Professor Schweizer received his BS degree, summa cum laude, from Drexel University and a PhD in physics from UIUC in 1981. Following a two year postdoctoral appointment at AT&T Bell Labs, he was a senior research scientist at Sandia National Laboratories in the Organic and Electronic Materials Department. Dr. Schweizer joined the UIUC faculty in 1991, and is presently a professor of Materials Science & Engineering, Chemistry, and Chemical Engineering, principal investigator in the interdisciplinary Frederick Seitz Materials Research Laboratory, and the Associate Director of the National Science Foundation Nanoscale Science & Engineering Center for the "Directed Assembly of Nanostructures".

His honors include: Sandia Award for Excellence, 1990; John H. Dillon Medal in Polymer Physics from the American Physical Society(APS), 1991; R&D 100 Award for Technical Innovation, 1992; Fellow of APS, 1996; Department of Energy Award for Outstanding Scientific Accomplishment in Materials Chemistry, 1996; Burnett Award for Undergraduate Teaching Excellence, 1997; Chair, APS Division of Polymer Physics, 2000; Everitt Award for Teaching Excellence, 2002.

Our overarching goal is the development and application of novel molecular-scale statistical mechanical theories of the equilibrium and dynamic properties of polymers, colloids, nanoparticles, liquid crystals, elastomers and other complex fluids and soft materials. A common theme is to both understand existing systems at a fundamental level and develop predictive methods for guiding the experimental design of new materials. Three broad areas are of present interest.

The structure of macromolecular liquids is sensitive to both the local chemical structure and global architecture of individual polymers, intermolecular forces and thermodynamic state. We are developing novel theories to predict the spatial organization and packing, statistical conformation, thermodynamics, phase behavior, elastic properties, and mechanical response of two broad classes of macromolecular materials : (i) particle-filled polymer nanocomposites, and (ii) strained melts, rubber networks and liquid crystals.

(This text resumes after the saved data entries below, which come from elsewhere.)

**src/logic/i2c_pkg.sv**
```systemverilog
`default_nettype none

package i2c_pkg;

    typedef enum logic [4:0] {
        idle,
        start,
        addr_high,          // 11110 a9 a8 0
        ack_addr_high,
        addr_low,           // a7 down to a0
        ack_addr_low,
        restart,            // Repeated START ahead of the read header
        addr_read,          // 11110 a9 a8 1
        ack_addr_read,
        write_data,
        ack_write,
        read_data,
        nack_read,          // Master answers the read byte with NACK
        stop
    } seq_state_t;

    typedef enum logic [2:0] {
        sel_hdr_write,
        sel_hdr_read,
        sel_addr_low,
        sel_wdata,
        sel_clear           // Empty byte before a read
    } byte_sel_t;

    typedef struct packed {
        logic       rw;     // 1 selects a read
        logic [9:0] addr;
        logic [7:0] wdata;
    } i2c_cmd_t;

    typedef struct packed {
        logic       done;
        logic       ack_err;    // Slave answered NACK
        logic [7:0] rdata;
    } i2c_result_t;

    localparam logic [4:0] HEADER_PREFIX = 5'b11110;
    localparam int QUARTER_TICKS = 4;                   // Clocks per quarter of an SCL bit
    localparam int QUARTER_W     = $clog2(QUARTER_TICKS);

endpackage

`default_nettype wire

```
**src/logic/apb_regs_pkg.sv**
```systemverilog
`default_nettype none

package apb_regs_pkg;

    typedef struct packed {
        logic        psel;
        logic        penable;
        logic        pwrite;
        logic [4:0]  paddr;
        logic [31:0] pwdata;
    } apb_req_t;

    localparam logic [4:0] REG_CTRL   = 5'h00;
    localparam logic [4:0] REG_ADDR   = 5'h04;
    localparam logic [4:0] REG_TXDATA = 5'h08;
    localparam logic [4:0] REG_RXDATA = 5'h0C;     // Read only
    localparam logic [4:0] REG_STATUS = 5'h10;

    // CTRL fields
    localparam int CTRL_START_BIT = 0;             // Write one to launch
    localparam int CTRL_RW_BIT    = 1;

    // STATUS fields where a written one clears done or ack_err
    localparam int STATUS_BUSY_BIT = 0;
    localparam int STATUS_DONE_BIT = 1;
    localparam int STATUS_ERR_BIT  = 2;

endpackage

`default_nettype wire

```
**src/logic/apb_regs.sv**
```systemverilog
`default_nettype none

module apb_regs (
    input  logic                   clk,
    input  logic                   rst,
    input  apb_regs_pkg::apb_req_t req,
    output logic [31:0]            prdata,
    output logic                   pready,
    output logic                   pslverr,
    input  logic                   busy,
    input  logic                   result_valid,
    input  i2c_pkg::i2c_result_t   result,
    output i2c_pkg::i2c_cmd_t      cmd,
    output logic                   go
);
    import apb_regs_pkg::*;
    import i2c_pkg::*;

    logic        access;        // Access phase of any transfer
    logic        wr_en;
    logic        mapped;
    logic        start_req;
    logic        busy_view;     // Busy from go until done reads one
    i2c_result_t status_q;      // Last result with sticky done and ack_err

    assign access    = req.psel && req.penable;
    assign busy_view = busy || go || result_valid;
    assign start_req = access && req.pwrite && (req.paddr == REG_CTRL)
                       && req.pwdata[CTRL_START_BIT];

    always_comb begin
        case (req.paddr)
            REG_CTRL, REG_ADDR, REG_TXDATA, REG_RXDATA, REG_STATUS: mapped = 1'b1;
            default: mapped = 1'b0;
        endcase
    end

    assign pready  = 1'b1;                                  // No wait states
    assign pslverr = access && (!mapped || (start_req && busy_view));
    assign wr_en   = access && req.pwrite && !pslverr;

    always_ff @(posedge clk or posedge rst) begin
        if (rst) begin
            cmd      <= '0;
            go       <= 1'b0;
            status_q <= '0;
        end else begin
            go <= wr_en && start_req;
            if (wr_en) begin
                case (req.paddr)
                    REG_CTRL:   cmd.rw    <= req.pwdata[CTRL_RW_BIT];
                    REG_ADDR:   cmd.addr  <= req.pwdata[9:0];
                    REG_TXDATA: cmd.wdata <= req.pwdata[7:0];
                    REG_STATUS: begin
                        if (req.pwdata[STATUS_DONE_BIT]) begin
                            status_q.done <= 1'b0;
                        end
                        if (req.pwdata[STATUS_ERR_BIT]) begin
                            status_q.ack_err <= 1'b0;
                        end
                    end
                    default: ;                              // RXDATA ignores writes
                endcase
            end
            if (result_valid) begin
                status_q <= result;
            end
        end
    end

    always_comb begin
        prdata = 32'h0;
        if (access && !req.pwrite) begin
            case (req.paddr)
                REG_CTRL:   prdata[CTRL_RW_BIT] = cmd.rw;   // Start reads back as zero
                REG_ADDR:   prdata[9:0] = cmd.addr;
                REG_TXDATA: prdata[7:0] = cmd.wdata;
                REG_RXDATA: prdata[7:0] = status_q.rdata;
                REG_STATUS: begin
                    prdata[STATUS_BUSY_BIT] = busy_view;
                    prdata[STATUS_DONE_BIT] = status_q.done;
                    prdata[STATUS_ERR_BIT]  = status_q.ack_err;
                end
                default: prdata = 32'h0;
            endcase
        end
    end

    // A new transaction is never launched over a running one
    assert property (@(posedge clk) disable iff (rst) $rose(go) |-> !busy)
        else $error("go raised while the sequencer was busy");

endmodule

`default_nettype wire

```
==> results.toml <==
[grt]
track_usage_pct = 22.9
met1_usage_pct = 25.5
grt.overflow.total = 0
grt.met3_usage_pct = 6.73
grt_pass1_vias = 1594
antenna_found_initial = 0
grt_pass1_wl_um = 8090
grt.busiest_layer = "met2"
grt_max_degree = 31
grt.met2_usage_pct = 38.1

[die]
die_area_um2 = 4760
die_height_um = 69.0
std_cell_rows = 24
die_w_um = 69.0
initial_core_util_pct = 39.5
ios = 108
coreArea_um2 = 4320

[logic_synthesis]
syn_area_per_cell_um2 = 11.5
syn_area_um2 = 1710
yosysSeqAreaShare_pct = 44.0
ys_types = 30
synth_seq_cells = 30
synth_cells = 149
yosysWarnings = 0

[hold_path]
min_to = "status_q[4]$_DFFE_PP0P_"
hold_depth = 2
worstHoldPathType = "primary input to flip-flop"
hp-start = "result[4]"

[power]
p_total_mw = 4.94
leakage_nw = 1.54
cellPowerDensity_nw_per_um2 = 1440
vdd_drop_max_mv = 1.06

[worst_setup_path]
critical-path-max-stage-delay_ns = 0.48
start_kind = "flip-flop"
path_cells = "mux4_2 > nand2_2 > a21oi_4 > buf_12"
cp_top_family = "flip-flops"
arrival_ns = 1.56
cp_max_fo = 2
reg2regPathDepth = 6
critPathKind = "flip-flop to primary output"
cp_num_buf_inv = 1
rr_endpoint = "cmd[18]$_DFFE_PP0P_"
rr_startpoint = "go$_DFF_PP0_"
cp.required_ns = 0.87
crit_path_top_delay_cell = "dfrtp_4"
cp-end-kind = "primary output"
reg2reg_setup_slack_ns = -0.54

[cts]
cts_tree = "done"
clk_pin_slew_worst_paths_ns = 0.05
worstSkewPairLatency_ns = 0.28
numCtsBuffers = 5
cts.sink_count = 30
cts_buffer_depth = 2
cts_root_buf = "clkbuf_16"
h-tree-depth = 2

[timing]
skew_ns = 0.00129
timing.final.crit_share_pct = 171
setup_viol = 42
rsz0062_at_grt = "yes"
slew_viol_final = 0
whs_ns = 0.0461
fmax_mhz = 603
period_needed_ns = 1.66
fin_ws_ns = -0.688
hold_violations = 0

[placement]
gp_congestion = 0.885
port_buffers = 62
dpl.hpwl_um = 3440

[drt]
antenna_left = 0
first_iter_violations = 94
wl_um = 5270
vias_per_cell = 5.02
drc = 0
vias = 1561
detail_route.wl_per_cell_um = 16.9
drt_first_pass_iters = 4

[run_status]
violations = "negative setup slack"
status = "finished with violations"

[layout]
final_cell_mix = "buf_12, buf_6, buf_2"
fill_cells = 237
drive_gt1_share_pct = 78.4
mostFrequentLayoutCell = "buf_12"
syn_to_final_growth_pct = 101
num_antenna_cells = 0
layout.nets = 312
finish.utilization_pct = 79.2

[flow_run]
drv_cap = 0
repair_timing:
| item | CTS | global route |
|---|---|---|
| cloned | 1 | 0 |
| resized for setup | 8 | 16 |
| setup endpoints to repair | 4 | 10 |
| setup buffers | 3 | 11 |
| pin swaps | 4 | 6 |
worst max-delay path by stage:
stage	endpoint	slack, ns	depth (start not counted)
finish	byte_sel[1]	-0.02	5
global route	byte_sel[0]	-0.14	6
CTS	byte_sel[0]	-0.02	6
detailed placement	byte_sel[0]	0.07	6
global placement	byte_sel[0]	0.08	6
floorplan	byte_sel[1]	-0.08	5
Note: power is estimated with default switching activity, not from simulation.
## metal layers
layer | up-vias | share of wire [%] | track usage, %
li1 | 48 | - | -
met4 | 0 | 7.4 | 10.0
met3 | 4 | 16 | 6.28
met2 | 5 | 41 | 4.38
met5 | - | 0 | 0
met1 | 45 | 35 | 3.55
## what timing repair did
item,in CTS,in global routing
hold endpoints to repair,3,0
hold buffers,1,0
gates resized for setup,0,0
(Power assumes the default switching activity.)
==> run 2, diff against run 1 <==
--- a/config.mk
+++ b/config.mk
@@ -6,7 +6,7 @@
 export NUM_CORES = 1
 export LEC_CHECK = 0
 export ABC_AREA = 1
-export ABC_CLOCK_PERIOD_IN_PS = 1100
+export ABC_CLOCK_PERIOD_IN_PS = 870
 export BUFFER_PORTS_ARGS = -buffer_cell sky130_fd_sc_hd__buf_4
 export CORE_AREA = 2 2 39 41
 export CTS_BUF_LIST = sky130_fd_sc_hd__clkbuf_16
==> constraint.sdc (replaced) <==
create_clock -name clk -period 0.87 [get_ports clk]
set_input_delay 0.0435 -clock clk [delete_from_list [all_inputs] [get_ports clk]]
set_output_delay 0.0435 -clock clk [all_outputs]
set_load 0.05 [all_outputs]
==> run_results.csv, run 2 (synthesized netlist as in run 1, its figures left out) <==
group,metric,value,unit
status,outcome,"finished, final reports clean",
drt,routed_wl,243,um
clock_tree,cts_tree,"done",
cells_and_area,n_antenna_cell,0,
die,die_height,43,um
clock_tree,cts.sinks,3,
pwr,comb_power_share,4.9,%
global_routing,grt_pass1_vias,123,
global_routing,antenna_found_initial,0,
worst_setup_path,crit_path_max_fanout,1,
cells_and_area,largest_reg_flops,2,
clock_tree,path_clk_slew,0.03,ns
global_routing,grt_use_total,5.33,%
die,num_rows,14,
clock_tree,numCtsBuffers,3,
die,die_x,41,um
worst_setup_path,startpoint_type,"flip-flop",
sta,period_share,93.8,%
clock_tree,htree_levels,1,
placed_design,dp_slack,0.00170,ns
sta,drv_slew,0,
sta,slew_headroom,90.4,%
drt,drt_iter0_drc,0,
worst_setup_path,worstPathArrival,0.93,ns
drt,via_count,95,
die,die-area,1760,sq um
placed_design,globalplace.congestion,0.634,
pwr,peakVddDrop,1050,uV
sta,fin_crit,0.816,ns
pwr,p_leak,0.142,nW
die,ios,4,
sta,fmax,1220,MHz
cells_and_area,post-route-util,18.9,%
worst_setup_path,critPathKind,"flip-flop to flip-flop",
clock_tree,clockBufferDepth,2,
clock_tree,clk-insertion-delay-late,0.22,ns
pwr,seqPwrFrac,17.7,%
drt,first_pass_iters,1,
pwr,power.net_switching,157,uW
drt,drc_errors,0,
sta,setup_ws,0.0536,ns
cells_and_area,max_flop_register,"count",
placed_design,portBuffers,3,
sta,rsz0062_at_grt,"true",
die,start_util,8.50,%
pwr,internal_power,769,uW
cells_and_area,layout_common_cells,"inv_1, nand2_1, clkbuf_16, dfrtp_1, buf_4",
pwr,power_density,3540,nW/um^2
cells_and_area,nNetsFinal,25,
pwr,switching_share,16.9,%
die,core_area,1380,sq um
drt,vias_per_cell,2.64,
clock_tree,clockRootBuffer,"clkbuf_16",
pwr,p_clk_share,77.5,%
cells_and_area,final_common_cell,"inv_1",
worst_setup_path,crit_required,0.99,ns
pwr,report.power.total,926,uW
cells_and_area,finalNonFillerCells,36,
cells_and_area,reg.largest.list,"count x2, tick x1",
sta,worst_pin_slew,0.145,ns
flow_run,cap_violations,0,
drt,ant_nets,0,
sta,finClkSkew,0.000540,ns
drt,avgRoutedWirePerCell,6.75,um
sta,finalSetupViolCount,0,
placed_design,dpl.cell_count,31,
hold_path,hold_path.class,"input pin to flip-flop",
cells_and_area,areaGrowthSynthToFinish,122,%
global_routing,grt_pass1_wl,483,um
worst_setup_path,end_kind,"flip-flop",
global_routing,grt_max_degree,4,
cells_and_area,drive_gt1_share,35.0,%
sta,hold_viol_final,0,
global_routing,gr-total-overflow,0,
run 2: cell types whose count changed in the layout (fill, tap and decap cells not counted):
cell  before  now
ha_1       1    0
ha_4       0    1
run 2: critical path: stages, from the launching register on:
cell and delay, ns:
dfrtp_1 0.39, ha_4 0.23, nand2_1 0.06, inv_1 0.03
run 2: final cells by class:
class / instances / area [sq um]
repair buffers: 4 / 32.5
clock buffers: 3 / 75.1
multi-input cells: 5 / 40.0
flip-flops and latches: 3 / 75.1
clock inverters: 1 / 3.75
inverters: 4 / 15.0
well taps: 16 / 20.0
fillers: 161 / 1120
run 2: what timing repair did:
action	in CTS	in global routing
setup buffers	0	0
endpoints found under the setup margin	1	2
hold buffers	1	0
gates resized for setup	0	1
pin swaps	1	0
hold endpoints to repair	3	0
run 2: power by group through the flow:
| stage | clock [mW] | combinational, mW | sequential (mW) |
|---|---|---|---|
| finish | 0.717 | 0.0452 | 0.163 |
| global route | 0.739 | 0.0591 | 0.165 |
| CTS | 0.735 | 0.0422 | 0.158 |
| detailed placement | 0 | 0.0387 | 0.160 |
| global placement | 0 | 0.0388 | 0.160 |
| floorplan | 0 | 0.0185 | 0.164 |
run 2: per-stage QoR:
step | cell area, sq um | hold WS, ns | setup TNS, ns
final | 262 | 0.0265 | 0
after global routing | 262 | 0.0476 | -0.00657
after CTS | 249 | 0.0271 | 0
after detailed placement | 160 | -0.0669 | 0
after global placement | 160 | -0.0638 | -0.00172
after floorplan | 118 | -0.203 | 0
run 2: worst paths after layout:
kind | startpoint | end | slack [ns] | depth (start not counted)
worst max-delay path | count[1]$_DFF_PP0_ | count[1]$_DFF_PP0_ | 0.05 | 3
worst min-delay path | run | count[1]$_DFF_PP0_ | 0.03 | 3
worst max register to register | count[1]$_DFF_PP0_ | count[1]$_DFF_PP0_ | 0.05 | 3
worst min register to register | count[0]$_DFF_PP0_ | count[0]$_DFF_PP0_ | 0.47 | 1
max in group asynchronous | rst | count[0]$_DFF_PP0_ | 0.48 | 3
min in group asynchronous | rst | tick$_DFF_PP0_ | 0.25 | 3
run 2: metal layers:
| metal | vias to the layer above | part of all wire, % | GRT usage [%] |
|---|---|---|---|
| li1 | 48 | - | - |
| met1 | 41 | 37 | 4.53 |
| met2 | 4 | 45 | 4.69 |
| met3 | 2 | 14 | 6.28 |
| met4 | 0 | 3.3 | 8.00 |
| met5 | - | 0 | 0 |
`src/logic/i2c_pkg.sv`:
```
`default_nettype none

package i2c_pkg;

    typedef enum logic [4:0] {
        idle,
        start,
        addr_high,          // 11110 a9 a8 0
        ack_addr_high,
        addr_low,           // a7 down to a0
        ack_addr_low,
        restart,            // Repeated START ahead of the read header
        addr_read,          // 11110 a9 a8 1
        ack_addr_read,
        write_data,
        ack_write,
        read_data,
        nack_read,          // Master answers the read byte with NACK
        stop
    } seq_state_t;

    typedef enum logic [2:0] {
        sel_hdr_write,
        sel_hdr_read,
        sel_addr_low,
        sel_wdata,
        sel_clear           // Empty byte before a read
    } byte_sel_t;

    typedef struct packed {
        logic       rw;     // 1 selects a read
        logic [9:0] addr;
        logic [7:0] wdata;
    } i2c_cmd_t;

    typedef struct packed {
        logic       done;
        logic       ack_err;    // Slave answered NACK
        logic [7:0] rdata;
    } i2c_result_t;

    localparam logic [4:0] HEADER_PREFIX = 5'b11110;
    localparam int QUARTER_TICKS = 4;                   // Clocks per quarter of an SCL bit
    localparam int QUARTER_W     = $clog2(QUARTER_TICKS);

endpackage

`default_nettype wire

```
`src/logic/i2c_shifter.sv`:
```
`default_nettype none

module i2c_shifter (
    input  logic               clk,
    input  logic               rst,
    input  i2c_pkg::i2c_cmd_t  cmd,
    input  logic               load,
    input  logic               shift,
    input  logic               sample,
    input  i2c_pkg::byte_sel_t byte_sel,
    input  logic               sda_in,
    output logic               tx_bit,
    output logic [7:0]         rx_byte
);
    import i2c_pkg::*;

    logic [7:0] shreg;
    logic [7:0] load_byte;

    // Byte picked by the sequencer for the next phase
    always_comb begin
        case (byte_sel)
            sel_hdr_write: load_byte = {HEADER_PREFIX, cmd.addr[9:8], 1'b0};
            sel_hdr_read:  load_byte = {HEADER_PREFIX, cmd.addr[9:8], 1'b1};
            sel_addr_low:  load_byte = cmd.addr[7:0];
            sel_wdata:     load_byte = cmd.wdata;
            default:       load_byte = 8'h00;       // Cleared before a read
        endcase
    end

    always_ff @(posedge clk or posedge rst) begin
        if (rst) begin
            shreg <= 8'h00;
        end else if (load) begin
            shreg <= load_byte;
        end else if (sample) begin
            shreg <= {shreg[6:0], sda_in};          // Read bits enter at the LSB
        end else if (shift) begin
            shreg <= {shreg[6:0], 1'b0};
        end
    end

    assign tx_bit  = shreg[7];                      // MSB first on the wire
    assign rx_byte = shreg;

endmodule

`default_nettype wire

```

"Particle-polymer" suspensions are ubiquitous in diverse areas of science and technology. The spherical particle can be a micron-size colloid, a nanoparticle, globular protein or self-assembled micelle. How polymers influence the spatial structure, phase behavior, and viscoelastic properties of such suspensions is of importance in organic and ceramic materials science, colloid science, and biology. The presence of multiple forces (van der Waals, excluded volume, electrostatic, particle coating), variable solvent conditions, and particle/polymer size disparities results in a very rich physical behavior. We are developing new theories to predict the properties of such systems, including the subtle competition between gelation, crystallization and phase separation, structural reorganization in sticky particle suspensions, and the role of polymer rigidity, polymer-particle adhesive interactions and other chemically specific effects. The equilibrium and dynamic behavior of suspensions composed of nonspherical particles, such as a discotic nanoparticles, nanotubes and fractal aggregates, are also of interest.

A broad area of enduring interest is the slow dynamics of complex fluids. Our goal is the development and application of statistical dynamical theories formulated at the level of intermolecular forces. Present work is focused in three areas : (i) glass transition and transport properties in colloidal and nanoparticle suspensions, polymer melts and molecular liquids, (ii) gelation and viscoelasticity of particle suspensions and soft solids, and (iii) diffusion and glass formation in anisotropic and/or geometrically confined polymer melts . All the dynamics work is closely coupled with the equilibrium efforts to establish molecular-level connections between structure and time-dependent properties.